--- src/rtl/fx_bus_arb.sv ---
// Two-master arbiter for the fx register bus: one transaction at a time,
// round-robin on contention, waits out the slave read latency, acks the owner.
module fx_bus_arb #(
  parameter int RD_LAT = 1
) (
  input  logic        clk_sys,
  input  logic        rst_n,
  input  logic        m0_req,
  input  logic        m0_we,
  input  logic [21:0] m0_addr,
  input  logic [7:0]  m0_wdata,
  output logic        m0_ack,
  output logic [7:0]  m0_rdata,
  input  logic        m1_req,
  input  logic        m1_we,
  input  logic [21:0] m1_addr,
  input  logic [7:0]  m1_wdata,
  output logic        m1_ack,
  output logic [7:0]  m1_rdata,
  output logic        fx_wr,
  output logic        fx_rd,
  output logic [21:0] fx_waddr,
  output logic [21:0] fx_raddr,
  output logic [7:0]  fx_data,
  input  logic [7:0]  fx_q,
  output logic        gnt
);
  typedef enum logic [1:0] {IDLE, STROBE, WAIT, DONE} state_t;

  typedef struct packed {
    logic        we;
    logic [21:0] addr;
    logic [7:0]  wdata;
  } fx_req_t;

  state_t     state, state_nxt;
  fx_req_t    req_q;
  logic       last_gnt, win, grant;
  logic [3:0] cnt;

  // On a tie the requester that did not own the previous grant wins.
  always_comb begin
    win = m1_req;
    if (m0_req && m1_req) win = ~last_gnt;
  end

  assign grant = (state == IDLE) && (m0_req || m1_req);

  always_comb begin
    state_nxt = state;
    fx_wr     = 1'b0;
    fx_rd     = 1'b0;
    fx_waddr  = '0;
    fx_raddr  = '0;
    fx_data   = '0;
    m0_ack    = 1'b0;
    m1_ack    = 1'b0;
    case (state)
      IDLE: if (grant) state_nxt = STROBE;
      STROBE: begin
        if (req_q.we) begin
          fx_wr     = 1'b1;
          fx_waddr  = req_q.addr;
          fx_data   = req_q.wdata;
          state_nxt = DONE;
        end else begin
          fx_rd     = 1'b1;
          fx_raddr  = req_q.addr;
          state_nxt = WAIT;
        end
      end
      WAIT: if (cnt == 4'd0) state_nxt = DONE;
      DONE: begin
        m0_ack    = ~gnt;
        m1_ack    = gnt;
        state_nxt = IDLE;
      end
      default: state_nxt = IDLE;
    endcase
  end

  always_ff @(posedge clk_sys or negedge rst_n) begin
    if (!rst_n) begin
      state    <= IDLE;
      last_gnt <= 1'b1;
      gnt      <= 1'b0;
      req_q    <= '0;
      cnt      <= '0;
      m0_rdata <= '0;
      m1_rdata <= '0;
    end else begin
      state <= state_nxt;
      if (grant) begin
        gnt      <= win;
        last_gnt <= win;
        req_q    <= win ? fx_req_t'{m1_we, m1_addr, m1_wdata}
                        : fx_req_t'{m0_we, m0_addr, m0_wdata};
      end
      case (state)
        STROBE: if (!req_q.we) cnt <= 4'(RD_LAT - 1);
        WAIT: begin
          if (cnt != 4'd0) cnt <= cnt - 4'd1;
          else if (gnt)    m1_rdata <= fx_q;
          else             m0_rdata <= fx_q;
        end
        default: ;
      endcase
    end
  end
endmodule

◆ Problem description
Output the entire listing exactly as it appears above.

◆ Response to the exercise
--- src/rtl/fx_bus_arb.sv ---
// Two-master arbiter for the fx register bus: one transaction at a time,
// round-robin on contention, waits out the slave read latency, acks the owner.
module fx_bus_arb #(
  parameter int RD_LAT = 1
) (
  input  logic        clk_sys,
  input  logic        rst_n,
  input  logic        m0_req,
  input  logic        m0_we,
  input  logic [21:0] m0_addr,
  input  logic [7:0]  m0_wdata,
  output logic        m0_ack,
  output logic [7:0]  m0_rdata,
  input  logic        m1_req,
  input  logic        m1_we,
  input  logic [21:0] m1_addr,
  input  logic [7:0]  m1_wdata,
  output logic        m1_ack,
  output logic [7:0]  m1_rdata,
  output logic        fx_wr,
  output logic        fx_rd,
  output logic [21:0] fx_waddr,
  output logic [21:0] fx_raddr,
  output logic [7:0]  fx_data,
  input  logic [7:0]  fx_q,
  output logic        gnt
);
  typedef enum logic [1:0] {IDLE, STROBE, WAIT, DONE} state_t;

  typedef struct packed {
    logic        we;
    logic [21:0] addr;
    logic [7:0]  wdata;
  } fx_req_t;

  state_t     state, state_nxt;
  fx_req_t    req_q;
  logic       last_gnt, win, grant;
  logic [3:0] cnt;

  // On a tie the requester that did not own the previous grant wins.
  always_comb begin
    win = m1_req;
    if (m0_req && m1_req) win = ~last_gnt;
  end

  assign grant = (state == IDLE) && (m0_req || m1_req);

  always_comb begin
    state_nxt = state;
    fx_wr     = 1'b0;
    fx_rd     = 1'b0;
    fx_waddr  = '0;
    fx_raddr  = '0;
    fx_data   = '0;
    m0_ack    = 1'b0;
    m1_ack    = 1'b0;
    case (state)
      IDLE: if (grant) state_nxt = STROBE;
      STROBE: begin
        if (req_q.we) begin
          fx_wr     = 1'b1;
          fx_waddr  = req_q.addr;
          fx_data   = req_q.wdata;
          state_nxt = DONE;
        end else begin
          fx_rd     = 1'b1;
          fx_raddr  = req_q.addr;
          state_nxt = WAIT;
        end
      end
      WAIT: if (cnt == 4'd0) state_nxt = DONE;
      DONE: begin
        m0_ack    = ~gnt;
        m1_ack    = gnt;
        state_nxt = IDLE;
      end
      default: state_nxt = IDLE;
    endcase
  end

  always_ff @(posedge clk_sys or negedge rst_n) begin
    if (!rst_n) begin
      state    <= IDLE;
      last_gnt <= 1'b1;
      gnt      <= 1'b0;
      req_q    <= '0;
      cnt      <= '0;
      m0_rdata <= '0;
      m1_rdata <= '0;
    end else begin
      state <= state_nxt;
      if (grant) begin
        gnt      <= win;
        last_gnt <= win;
        req_q    <= win ? fx_req_t'{m1_we, m1_addr, m1_wdata}
                        : fx_req_t'{m0_we, m0_addr, m0_wdata};
      end
      case (state)
        STROBE: if (!req_q.we) cnt <= 4'(RD_LAT - 1);
        WAIT: begin
          if (cnt != 4'd0) cnt <= cnt - 4'd1;
          else if (gnt)    m1_rdata <= fx_q;
          else             m0_rdata <= fx_q;
        end
        default: ;
      endcase
    end
  end
endmodule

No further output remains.